#### Problem details:
Below is a listing from which only part is wanted; return exactly the lines from the one with "buf_12 | -2 |" up to and including the one with "139 | 3490 |".

——

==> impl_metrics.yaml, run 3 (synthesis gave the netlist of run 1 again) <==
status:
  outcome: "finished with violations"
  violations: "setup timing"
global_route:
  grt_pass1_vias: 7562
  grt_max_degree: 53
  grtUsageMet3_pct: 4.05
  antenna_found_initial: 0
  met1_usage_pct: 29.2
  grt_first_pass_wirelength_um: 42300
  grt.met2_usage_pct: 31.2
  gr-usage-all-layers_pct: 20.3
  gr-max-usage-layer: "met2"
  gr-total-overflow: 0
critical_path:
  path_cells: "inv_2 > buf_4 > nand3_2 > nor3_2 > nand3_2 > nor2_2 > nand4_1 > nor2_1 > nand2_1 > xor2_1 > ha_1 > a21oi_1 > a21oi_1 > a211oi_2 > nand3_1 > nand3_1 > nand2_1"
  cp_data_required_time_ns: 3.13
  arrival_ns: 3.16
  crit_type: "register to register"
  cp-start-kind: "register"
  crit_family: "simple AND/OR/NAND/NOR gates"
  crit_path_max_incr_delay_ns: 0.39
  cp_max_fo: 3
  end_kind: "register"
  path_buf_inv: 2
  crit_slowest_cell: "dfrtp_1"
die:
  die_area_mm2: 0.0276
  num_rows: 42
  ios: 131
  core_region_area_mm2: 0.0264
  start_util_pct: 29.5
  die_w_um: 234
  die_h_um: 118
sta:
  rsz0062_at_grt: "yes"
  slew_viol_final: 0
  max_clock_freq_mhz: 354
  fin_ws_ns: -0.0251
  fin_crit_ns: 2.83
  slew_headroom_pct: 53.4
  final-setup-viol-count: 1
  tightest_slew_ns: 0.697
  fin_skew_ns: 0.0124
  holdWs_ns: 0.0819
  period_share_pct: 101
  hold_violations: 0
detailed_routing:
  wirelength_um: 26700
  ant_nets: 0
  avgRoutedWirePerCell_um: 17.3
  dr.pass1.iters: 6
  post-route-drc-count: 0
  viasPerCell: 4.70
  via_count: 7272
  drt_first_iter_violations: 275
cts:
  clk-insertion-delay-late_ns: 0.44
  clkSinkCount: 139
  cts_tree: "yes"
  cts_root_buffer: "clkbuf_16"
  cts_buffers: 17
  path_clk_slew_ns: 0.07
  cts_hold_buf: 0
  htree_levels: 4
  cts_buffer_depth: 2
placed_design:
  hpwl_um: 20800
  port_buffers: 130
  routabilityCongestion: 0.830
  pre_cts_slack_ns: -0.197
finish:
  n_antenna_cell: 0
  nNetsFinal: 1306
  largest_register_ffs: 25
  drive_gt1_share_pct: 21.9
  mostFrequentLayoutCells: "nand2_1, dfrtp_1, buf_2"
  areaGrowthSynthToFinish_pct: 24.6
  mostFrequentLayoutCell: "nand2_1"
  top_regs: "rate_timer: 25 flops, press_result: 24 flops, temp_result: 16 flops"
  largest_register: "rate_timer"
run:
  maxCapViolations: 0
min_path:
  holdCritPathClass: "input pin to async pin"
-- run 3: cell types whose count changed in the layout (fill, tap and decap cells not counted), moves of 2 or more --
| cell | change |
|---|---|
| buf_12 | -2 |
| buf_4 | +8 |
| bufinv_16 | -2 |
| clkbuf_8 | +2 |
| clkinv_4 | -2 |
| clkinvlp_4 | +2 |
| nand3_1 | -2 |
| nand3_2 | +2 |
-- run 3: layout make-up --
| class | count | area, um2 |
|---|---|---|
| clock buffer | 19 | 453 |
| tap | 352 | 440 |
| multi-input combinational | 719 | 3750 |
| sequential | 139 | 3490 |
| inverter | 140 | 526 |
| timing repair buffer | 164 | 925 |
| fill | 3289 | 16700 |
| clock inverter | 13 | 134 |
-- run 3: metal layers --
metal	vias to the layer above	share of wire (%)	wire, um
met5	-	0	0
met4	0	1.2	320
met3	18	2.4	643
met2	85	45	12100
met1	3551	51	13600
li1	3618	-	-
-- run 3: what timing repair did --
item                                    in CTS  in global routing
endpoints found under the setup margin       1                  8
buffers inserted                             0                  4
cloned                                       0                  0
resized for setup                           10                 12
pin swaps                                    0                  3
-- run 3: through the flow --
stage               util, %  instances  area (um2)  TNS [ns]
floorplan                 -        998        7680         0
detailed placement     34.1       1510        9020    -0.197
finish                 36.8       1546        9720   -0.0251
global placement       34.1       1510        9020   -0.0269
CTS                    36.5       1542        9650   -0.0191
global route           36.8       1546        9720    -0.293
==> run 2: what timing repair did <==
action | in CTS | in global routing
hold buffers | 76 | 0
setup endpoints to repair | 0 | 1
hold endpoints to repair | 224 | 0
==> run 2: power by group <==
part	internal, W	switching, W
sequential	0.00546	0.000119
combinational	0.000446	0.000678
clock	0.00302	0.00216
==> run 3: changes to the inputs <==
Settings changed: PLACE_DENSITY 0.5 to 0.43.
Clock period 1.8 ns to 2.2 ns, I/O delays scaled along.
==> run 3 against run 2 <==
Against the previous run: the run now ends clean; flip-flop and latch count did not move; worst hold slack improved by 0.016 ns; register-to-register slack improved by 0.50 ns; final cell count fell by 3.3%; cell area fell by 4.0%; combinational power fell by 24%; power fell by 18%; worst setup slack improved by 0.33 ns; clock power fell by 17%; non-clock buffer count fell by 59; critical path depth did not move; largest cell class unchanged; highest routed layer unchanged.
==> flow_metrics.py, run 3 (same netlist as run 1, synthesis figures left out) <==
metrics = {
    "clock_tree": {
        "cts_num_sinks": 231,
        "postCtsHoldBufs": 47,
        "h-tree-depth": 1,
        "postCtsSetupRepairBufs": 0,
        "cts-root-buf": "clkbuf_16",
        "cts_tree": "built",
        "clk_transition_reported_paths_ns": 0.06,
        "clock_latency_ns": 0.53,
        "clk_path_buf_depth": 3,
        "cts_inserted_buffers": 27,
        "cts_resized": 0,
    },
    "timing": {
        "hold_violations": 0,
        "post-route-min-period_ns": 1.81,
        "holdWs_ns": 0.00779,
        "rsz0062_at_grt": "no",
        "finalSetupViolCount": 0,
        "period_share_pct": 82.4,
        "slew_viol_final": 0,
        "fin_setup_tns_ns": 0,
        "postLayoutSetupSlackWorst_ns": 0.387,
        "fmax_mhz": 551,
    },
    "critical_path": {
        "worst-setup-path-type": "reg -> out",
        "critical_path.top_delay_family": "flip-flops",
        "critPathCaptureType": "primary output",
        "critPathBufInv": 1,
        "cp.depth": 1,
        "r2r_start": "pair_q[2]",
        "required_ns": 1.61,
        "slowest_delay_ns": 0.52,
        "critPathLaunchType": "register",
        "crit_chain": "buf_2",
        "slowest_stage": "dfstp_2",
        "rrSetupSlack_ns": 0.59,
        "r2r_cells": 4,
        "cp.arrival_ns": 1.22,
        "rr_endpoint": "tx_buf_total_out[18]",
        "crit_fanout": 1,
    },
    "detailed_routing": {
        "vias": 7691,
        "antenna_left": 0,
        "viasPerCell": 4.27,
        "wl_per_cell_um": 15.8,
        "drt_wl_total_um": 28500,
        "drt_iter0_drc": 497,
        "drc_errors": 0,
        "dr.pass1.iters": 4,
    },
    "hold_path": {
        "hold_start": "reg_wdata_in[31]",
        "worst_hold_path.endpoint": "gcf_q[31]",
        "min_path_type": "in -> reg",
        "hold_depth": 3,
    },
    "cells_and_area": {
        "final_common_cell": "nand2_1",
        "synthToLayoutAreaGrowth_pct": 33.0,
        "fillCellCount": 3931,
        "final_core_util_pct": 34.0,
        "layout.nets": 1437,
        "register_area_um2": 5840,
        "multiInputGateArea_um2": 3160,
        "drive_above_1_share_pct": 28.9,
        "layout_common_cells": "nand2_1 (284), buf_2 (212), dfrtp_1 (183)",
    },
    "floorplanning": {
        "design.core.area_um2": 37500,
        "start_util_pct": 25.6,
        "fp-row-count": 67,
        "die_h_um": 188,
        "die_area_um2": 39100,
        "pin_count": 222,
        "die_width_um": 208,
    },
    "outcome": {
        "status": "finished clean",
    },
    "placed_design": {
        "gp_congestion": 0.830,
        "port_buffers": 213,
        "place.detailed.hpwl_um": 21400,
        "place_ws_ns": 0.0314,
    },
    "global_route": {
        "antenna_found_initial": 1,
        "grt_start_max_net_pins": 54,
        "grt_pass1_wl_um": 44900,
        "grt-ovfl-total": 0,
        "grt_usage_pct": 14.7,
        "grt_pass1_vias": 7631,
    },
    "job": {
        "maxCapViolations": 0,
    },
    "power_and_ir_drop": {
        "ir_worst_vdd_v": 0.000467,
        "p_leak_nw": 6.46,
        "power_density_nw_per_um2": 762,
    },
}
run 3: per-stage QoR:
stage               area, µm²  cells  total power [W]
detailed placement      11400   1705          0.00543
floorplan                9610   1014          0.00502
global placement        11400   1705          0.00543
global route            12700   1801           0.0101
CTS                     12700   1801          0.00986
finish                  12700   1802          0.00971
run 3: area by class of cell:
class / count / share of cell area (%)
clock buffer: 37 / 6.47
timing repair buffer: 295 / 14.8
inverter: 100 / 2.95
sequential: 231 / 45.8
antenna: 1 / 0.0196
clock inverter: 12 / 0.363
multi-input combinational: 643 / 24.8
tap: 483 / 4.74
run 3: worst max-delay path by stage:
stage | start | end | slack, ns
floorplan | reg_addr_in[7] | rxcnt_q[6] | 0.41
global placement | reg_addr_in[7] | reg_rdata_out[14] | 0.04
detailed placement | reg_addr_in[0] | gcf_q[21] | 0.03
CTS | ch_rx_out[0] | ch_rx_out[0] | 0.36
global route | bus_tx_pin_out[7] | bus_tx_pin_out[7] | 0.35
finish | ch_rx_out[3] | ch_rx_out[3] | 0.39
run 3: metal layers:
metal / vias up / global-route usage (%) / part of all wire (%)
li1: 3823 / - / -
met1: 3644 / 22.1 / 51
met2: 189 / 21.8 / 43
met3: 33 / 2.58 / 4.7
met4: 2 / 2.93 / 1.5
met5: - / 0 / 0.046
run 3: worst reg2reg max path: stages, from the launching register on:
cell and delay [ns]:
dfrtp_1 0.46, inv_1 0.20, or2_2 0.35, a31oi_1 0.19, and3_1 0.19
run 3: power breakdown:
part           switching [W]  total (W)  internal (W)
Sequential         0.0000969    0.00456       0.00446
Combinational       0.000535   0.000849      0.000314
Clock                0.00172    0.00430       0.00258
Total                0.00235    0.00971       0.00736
**src/hw/hbcs_pkg.sv**
```systemverilog
// hbcs_pkg: constants and stage codes of the hub boot sequencer
// assumes a 100 MHz sys_clk; pads present straps as sensed level codes
package hbcs_pkg;

    // ========================================
    // spi timing, 8 sys cycles per sck
    localparam logic [2:0]  SCK_RISE_PH  = 3'h4;
    localparam logic [2:0]  SCK_LAST_PH  = 3'h7;

    // ========================================
    // spi rom probe
    localparam logic [7:0]  CMD_READ     = 8'h03;
    localparam logic [7:0]  CMD_DUAL     = 8'h3B;
    localparam logic [23:0] SIG_ADDR     = 24'h00_FFFA;
    localparam logic [31:0] SIG_VALUE    = 32'h3244_4655;  // "2DFU"
    localparam logic [15:0] EXEC_ADDR    = 16'h0000;
    localparam logic [6:0]  TX_BITS      = 7'h20;
    localparam logic [6:0]  RX_START_1X  = 7'h20;
    localparam logic [6:0]  RX_START_2X  = 7'h28;          // 8 dummy clocks in dual read
    localparam logic [6:0]  END_1X       = 7'h40;
    localparam logic [6:0]  END_2X       = 7'h38;

    // ========================================
    // soc session end register
    localparam logic [7:0]  SOC_END_REG  = 8'hFF;

    // ========================================
    // five-level strap: sensed level codes
    localparam logic [2:0]  LVL_PD_200K  = 3'h0;
    localparam logic [2:0]  LVL_PU_200K  = 3'h1;
    localparam logic [2:0]  LVL_PD_10K   = 3'h2;
    localparam logic [2:0]  LVL_PU_10K   = 3'h3;
    localparam logic [2:0]  LVL_PD_10R   = 3'h4;
    localparam int unsigned PORTS        = 4;

    // ========================================
    // pin synchroniser width
    localparam int unsigned PIN_W        = 16;

    // ========================================
    // boot stages
    typedef enum logic [3:0] {
        HBCS_STANDBY, HBCS_ROM_PROBE, HBCS_DEF_LOAD, HBCS_PIN_SAMPLE,
        HBCS_SOC_SETUP, HBCS_MERGE, HBCS_IDLE, HBCS_SUSPEND,
        HBCS_CHARGER_DETECT, HBCS_ATTACH, HBCS_NORMAL
    } hbcs_stage_t;

endpackage : hbcs_pkg

```
**src/hw/hbcs_sync.sv**
```systemverilog
// hbcs_sync: two-flop synchroniser for independent pin levels
// assumes each bit is a level that may change at any time
`timescale 1ns/10ps
module hbcs_sync #(
    parameter int unsigned W = 1
) (
    input  wire logic         sys_clk,  // core clock
    input  wire logic         arst_n,   // async reset, active low
    input  wire logic [W-1:0] pin_in,   // raw pin levels
    output logic      [W-1:0] pin_sync  // levels after two flops
);

    logic [W-1:0] meta;

    // ========================================
    // first flop feeds only the second
    always_ff @(posedge sys_clk or negedge arst_n) begin
        if (!arst_n) begin
            meta     <= '0;
            pin_sync <= '0;
        end else begin
            meta     <= pin_in;
            pin_sync <= meta;
        end
    end

endmodule : hbcs_sync

```
**src/hw/hbcs_strap_decode.sv**
```systemverilog
// hbcs_strap_decode: five-level resistor strap to port count and port mask
// assumes a synchronised, latched level code from the pad sense logic
`timescale 1ns/10ps
module hbcs_strap_decode (
    input  wire logic [2:0] level,      // sensed level code
    output logic      [2:0] port_count, // ports affected, counted from port 1
    output logic      [3:0] port_mask   // one bit per port, bit 0 is port 1
);

    // ========================================
    // unknown codes fall back to no ports, the safe choice
    always_comb begin
        unique case (level)
            hbcs_pkg::LVL_PU_200K: port_count = 3'h1;
            hbcs_pkg::LVL_PD_10K:  port_count = 3'h2;
            hbcs_pkg::LVL_PU_10K:  port_count = 3'h3;
            hbcs_pkg::LVL_PD_10R:  port_count = 3'h4;
            default:               port_count = 3'h0;
        endcase
        for (int i = 0; i < hbcs_pkg::PORTS; i++) begin
            port_mask[i] = (32'(port_count) > i);
        end
    end

endmodule : hbcs_strap_decode

```
**src/hw/hbcs_top.sv**
```systemverilog
// hbcs_top: boot and configuration sequencer of a four-port hub
// assumes load, merge and charger handshakes on sys_clk
// and raw pins from outside the domain
//
// Operation
// - fixed-port strap decodes to five settings
// - charge strap decodes to five settings
// - reset pin low standby, high hub
// - standby: ports off, pins hi-z, pll halted
// - nothing kept across standby, reinit after
// - reset release enters rom probe, defaults
// - probe spi flash for 2DFU at FFFA
// - match sets external rom, both then default load
// - no spi strap skips external rom
// - spi single/dual bit, mode 0 frames, mode 3 parks sck high after
// - load defaults, then strap overrides
// - sample spi straps, pick soc or merge
// - soc setup waits without any timeout
// - soc write to register FF ends setup
// - merge default, soc and otp, apply
// - configured: idle, then suspend without vbus and connect_req
// - vbus: charger detect if charging, else attach
// - charger detect done leads to attach
// - attach connects on vbus, holds till drop
// - latch all straps at reset release
// - both pull-ups smbus, no pulls spi
// - reset low standby, soft disconnect attach
`timescale 1ns/10ps
module hbcs_top (
    input  wire logic        sys_clk,        // 100 MHz core clock
    input  wire logic        arst_n,         // power-on reset, active low
    input  wire logic        chip_reset_n,   // chip reset pin, active low
    input  wire logic [2:0]  fixed_port_strap,  // fixed-port strap level
    input  wire logic [2:0]  charge_port_strap, // charge strap level
    input  wire logic        sdo_pullup,     // 10k pull-up on spi data-out
    input  wire logic        sck_pullup,     // 10k pull-up on spi clock
    input  wire logic        sdo_pulled,     // any pull on spi data-out
    input  wire logic        sck_pulled,     // any pull on spi clock
    input  wire logic        spi_dual,       // 1: dual-bit rom read
    input  wire logic        spi_mode3,      // 1: sck parked high after the probe frame, low before it
    input  wire logic        spi_di,         // spi data in pin
    input  wire logic        spi_do_in,      // spi data-out, read in dual
    input  wire logic        vbus,           // vbus function pin
    input  wire logic        connect_req,    // hub connect request pin
    input  wire logic        soft_disc,      // upstream soft disconnect
    input  wire logic        usb_configured, // host finished enumeration
    input  wire logic        load_done,      // default load finished
    input  wire logic        soc_wr,         // smbus write strobe
    input  wire logic [7:0]  soc_wr_reg,     // smbus write register
    input  wire logic        merge_done,     // merge and apply finished
    input  wire logic        chg_done,       // charger detection finished
    output logic             spi_ce_n,       // spi chip enable, active low
    output logic             spi_sck,        // spi serial clock
    output logic             spi_do,         // spi data out
    output logic             spi_do_oe,      // spi data-out drive enable
    output logic             ext_rom_en,     // executing from external rom
    output logic [15:0]      exec_addr,      // start address of execution
    output logic             load_req,       // default load request
    output logic [3:0]       fixed_ports,    // non-removable port mask
    output logic [3:0]       charge_ports,   // charging port mask
    output logic [2:0]       fixed_count,    // non-removable port count
    output logic [2:0]       charge_count,   // charging port count
    output logic             smbus_mode,     // smbus slave mode selected
    output logic             soc_cfg_en,     // soc writes accepted
    output logic             merge_req,      // merge request
    output logic             chg_req,        // charger detect request
    output logic             suspended,      // hub in suspend
    output logic             usb_connect,    // upstream connect
    output logic [3:0]       ports_en,       // downstream port enables
    output logic             phy_oe,         // data pins driven, low is hi-z
    output logic             pll_run,        // pll enabled
    output logic [3:0]       stage           // current boot stage code
);

    // ========================================
    // state
    typedef struct packed {
        hbcs_pkg::hbcs_stage_t st;
        logic [2:0]  ph;
        logic [6:0]  bitn;
        logic [31:0] tx;
        logic [31:0] rx;
        logic        busy;
        logic [2:0]  fix_lvl;
        logic [2:0]  chg_lvl;
        logic        smb;
        logic        spi_sel;
        logic        dual;
        logic        mode3;
        logic        spi_ce_n;
        logic        spi_sck;
        logic        spi_do;
        logic        spi_do_oe;
        logic        ext_rom_en;
        logic [15:0] exec_addr;
        logic        load_req;
        logic [3:0]  fixed_ports;
        logic [3:0]  charge_ports;
        logic [2:0]  fixed_count;
        logic [2:0]  charge_count;
        logic        soc_cfg_en;
        logic        merge_req;
        logic        chg_req;
        logic        suspended;
        logic        usb_connect;
        logic [3:0]  ports_en;
        logic        phy_oe;
        logic        pll_run;
    } hbcs_state_t;

    hbcs_state_t s;
    hbcs_state_t next_s;

    // ========================================
    // pin synchronisers
    logic [hbcs_pkg::PIN_W-1:0] pins_raw;
    logic [hbcs_pkg::PIN_W-1:0] pins;
    assign pins_raw = {chip_reset_n, fixed_port_strap, charge_port_strap, sdo_pullup,
                       sck_pullup, sdo_pulled, sck_pulled, spi_di, spi_do_in, vbus,
                       connect_req, soft_disc};

    hbcs_sync #(.W(hbcs_pkg::PIN_W)) u_sync (
        .sys_clk  (sys_clk),
        .arst_n   (arst_n),
        .pin_in   (pins_raw),
        .pin_sync (pins)
    );

    logic       rst_pin_s;
    logic [2:0] fix_s;
    logic [2:0] chg_s;
    logic       sdo_pu_s;
    logic       sck_pu_s;
    logic       sdo_any_s;
    logic       sck_any_s;
    logic       di_s;
    logic       do_s;
    logic       vbus_s;
    logic       conn_s;
    logic       disc_s;
    assign {rst_pin_s, fix_s, chg_s, sdo_pu_s, sck_pu_s, sdo_any_s, sck_any_s,
            di_s, do_s, vbus_s, conn_s, disc_s} = pins;

    // ========================================
    // strap decoders, fed from the latched levels
    logic [2:0] fix_cnt;
    logic [3:0] fix_mask;
    logic [2:0] chg_cnt;
    logic [3:0] chg_mask;

    hbcs_strap_decode u_fix_dec (
        .level      (s.fix_lvl),
        .port_count (fix_cnt),
        .port_mask  (fix_mask)
    );

    hbcs_strap_decode u_chg_dec (
        .level      (s.chg_lvl),
        .port_count (chg_cnt),
        .port_mask  (chg_mask)
    );

    // ========================================
    // spi probe helpers
    logic [6:0] rx_start;
    logic [6:0] end_bit;
    logic       rx_phase;
    assign rx_start = s.dual ? hbcs_pkg::RX_START_2X : hbcs_pkg::RX_START_1X;
    assign end_bit  = s.dual ? hbcs_pkg::END_2X : hbcs_pkg::END_1X;
    assign rx_phase = (s.bitn >= rx_start);

    // ========================================
    // sequencer; reset pin low overrides every stage
    always_comb begin
        next_s = s;
        unique case (s.st)
            hbcs_pkg::HBCS_STANDBY: begin
                if (rst_pin_s) begin
                    next_s.fix_lvl = fix_s;
                    next_s.chg_lvl = chg_s;
                    next_s.smb     = sdo_pu_s && sck_pu_s;
                    next_s.spi_sel = !sdo_any_s && !sck_any_s;
                    next_s.dual    = spi_dual;
                    next_s.mode3   = spi_mode3;
                    next_s.pll_run = 1'b1;
                    next_s.st      = hbcs_pkg::HBCS_ROM_PROBE;
                end
            end
            hbcs_pkg::HBCS_ROM_PROBE: begin
                if (!s.spi_sel) begin
                    next_s.st = hbcs_pkg::HBCS_DEF_LOAD;
                end else if (!s.busy) begin
                    // start the signature read
                    next_s.busy     = 1'b1;
                    next_s.spi_ce_n = 1'b0;
                    next_s.ph       = '0;
                    next_s.bitn     = '0;
                    next_s.tx       = {s.dual ? hbcs_pkg::CMD_DUAL : hbcs_pkg::CMD_READ,
                                       hbcs_pkg::SIG_ADDR};
                    next_s.rx       = '0;
                    next_s.spi_do   = 1'b0;
                    next_s.spi_do_oe = 1'b1;
                end else begin
                    next_s.ph      = s.ph + 3'h1;
                    next_s.spi_sck = (s.ph + 3'h1) >= hbcs_pkg::SCK_RISE_PH;
                    if (s.ph == '0) begin
                        // launch on the falling half, rom samples on the rise
                        next_s.spi_do    = s.tx[31];
                        next_s.spi_do_oe = !s.dual || (s.bitn < hbcs_pkg::TX_BITS);
                    end
                    if (s.ph == hbcs_pkg::SCK_LAST_PH) begin
                        next_s.spi_sck = 1'b0;
                        next_s.tx      = {s.tx[30:0], 1'b0};
                        next_s.bitn    = s.bitn + 7'h1;
                        if (rx_phase) begin
                            // late sample: synchroniser delay stays inside one half period
                            next_s.rx = s.dual ? {s.rx[29:0], di_s, do_s} : {s.rx[30:0], di_s};
                        end
                        if (s.bitn + 7'h1 == end_bit) begin
                            next_s.busy      = 1'b0;
                            next_s.spi_ce_n  = 1'b1;
                            next_s.spi_do_oe = 1'b0;
                            next_s.spi_sck   = s.mode3;
                            if ((s.dual ? {s.rx[29:0], di_s, do_s} : {s.rx[30:0], di_s})
                                == hbcs_pkg::SIG_VALUE) begin
                                next_s.ext_rom_en = 1'b1;
                                next_s.exec_addr  = hbcs_pkg::EXEC_ADDR;
                            end
                            next_s.st = hbcs_pkg::HBCS_DEF_LOAD;
                        end
                    end
                end
            end
            hbcs_pkg::HBCS_DEF_LOAD: begin
                next_s.load_req = 1'b1;
                if (s.load_req && load_done) begin
                    // strap values override the rom defaults
                    next_s.load_req     = 1'b0;
                    next_s.fixed_ports  = fix_mask;
                    next_s.charge_ports = chg_mask;
                    next_s.fixed_count  = fix_cnt;
                    next_s.charge_count = chg_cnt;
                    next_s.st           = hbcs_pkg::HBCS_PIN_SAMPLE;
                end
            end
            hbcs_pkg::HBCS_PIN_SAMPLE: begin
                if (s.smb) begin
                    next_s.soc_cfg_en = 1'b1;
                    next_s.st         = hbcs_pkg::HBCS_SOC_SETUP;
                end else begin
                    next_s.st = hbcs_pkg::HBCS_MERGE;
                end
            end
            hbcs_pkg::HBCS_SOC_SETUP: begin
                // no timeout: only the end-of-session write leaves
                if (soc_wr && soc_wr_reg == hbcs_pkg::SOC_END_REG) begin
                    next_s.soc_cfg_en = 1'b0;
                    next_s.st         = hbcs_pkg::HBCS_MERGE;
                end
            end
            hbcs_pkg::HBCS_MERGE: begin
                next_s.merge_req = 1'b1;
                if (s.merge_req && merge_done) begin
                    next_s.merge_req = 1'b0;
                    next_s.ports_en  = 4'hF;
                    next_s.phy_oe    = 1'b1;
                    next_s.st        = hbcs_pkg::HBCS_IDLE;
                end
            end
            hbcs_pkg::HBCS_IDLE, hbcs_pkg::HBCS_SUSPEND: begin
                next_s.suspended = 1'b0;
                if (vbus_s) begin
                    next_s.st = (s.charge_count != 3'h0) ? hbcs_pkg::HBCS_CHARGER_DETECT
                                                         : hbcs_pkg::HBCS_ATTACH;
                end else if (!conn_s) begin
                    next_s.suspended = 1'b1;
                    next_s.st        = hbcs_pkg::HBCS_SUSPEND;
                end else begin
                    next_s.st = hbcs_pkg::HBCS_IDLE;
                end
            end
            hbcs_pkg::HBCS_CHARGER_DETECT: begin
                next_s.chg_req = 1'b1;
                if (s.chg_req && chg_done) begin
                    next_s.chg_req = 1'b0;
                    next_s.st      = hbcs_pkg::HBCS_ATTACH;
                end
            end
            hbcs_pkg::HBCS_ATTACH: begin
                // connect while vbus high, no soft disconnect
                next_s.usb_connect = vbus_s && !disc_s;
                if (!vbus_s) begin
                    next_s.st = hbcs_pkg::HBCS_IDLE;
                end else if (usb_configured && !disc_s) begin
                    next_s.st = hbcs_pkg::HBCS_NORMAL;
                end
            end
            hbcs_pkg::HBCS_NORMAL: begin
                if (!vbus_s) begin
                    next_s.usb_connect = 1'b0;
                    next_s.st          = hbcs_pkg::HBCS_IDLE;
                end else if (disc_s) begin
                    next_s.usb_connect = 1'b0;
                    next_s.st          = hbcs_pkg::HBCS_ATTACH;
                end
            end
            default: begin
                next_s.st = hbcs_pkg::HBCS_STANDBY;
            end
        endcase

        // reset pin low: drop everything, nothing is saved
        if (!rst_pin_s) begin
            next_s          = '0;
            next_s.st       = hbcs_pkg::HBCS_STANDBY;
            next_s.spi_ce_n = 1'b1;
        end
    end

    // ========================================
    // state register; resets to idle standby
    always_ff @(posedge sys_clk or negedge arst_n) begin
        if (!arst_n) begin
            s          <= '0;
            s.st       <= hbcs_pkg::HBCS_STANDBY;
            s.spi_ce_n <= 1'b1;
        end else begin
            s <= next_s;
        end
    end

    // ========================================
    // outputs straight from the state register
    assign spi_ce_n     = s.spi_ce_n;
    assign spi_sck      = s.spi_sck;
    assign spi_do       = s.spi_do;
    assign spi_do_oe    = s.spi_do_oe;
    assign ext_rom_en   = s.ext_rom_en;
    assign exec_addr    = s.exec_addr;
    assign load_req     = s.load_req;
    assign fixed_ports  = s.fixed_ports;
    assign charge_ports = s.charge_ports;
    assign fixed_count  = s.fixed_count;
    assign charge_count = s.charge_count;
    assign smbus_mode   = s.smb;
    assign soc_cfg_en   = s.soc_cfg_en;
    assign merge_req    = s.merge_req;
    assign chg_req      = s.chg_req;
    assign suspended    = s.suspended;
    assign usb_connect  = s.usb_connect;
    assign ports_en     = s.ports_en;
    assign phy_oe       = s.phy_oe;
    assign pll_run      = s.pll_run;
    assign stage        = s.st;

endmodule : hbcs_top

```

——

#### Answer space:
| buf_12 | -2 |
| buf_4 | +8 |
| bufinv_16 | -2 |
| clkbuf_8 | +2 |
| clkinv_4 | -2 |
| clkinvlp_4 | +2 |
| nand3_1 | -2 |
| nand3_2 | +2 |
-- run 3: layout make-up --
| class | count | area, um2 |
|---|---|---|
| clock buffer | 19 | 453 |
| tap | 352 | 440 |
| multi-input combinational | 719 | 3750 |
| sequential | 139 | 3490 |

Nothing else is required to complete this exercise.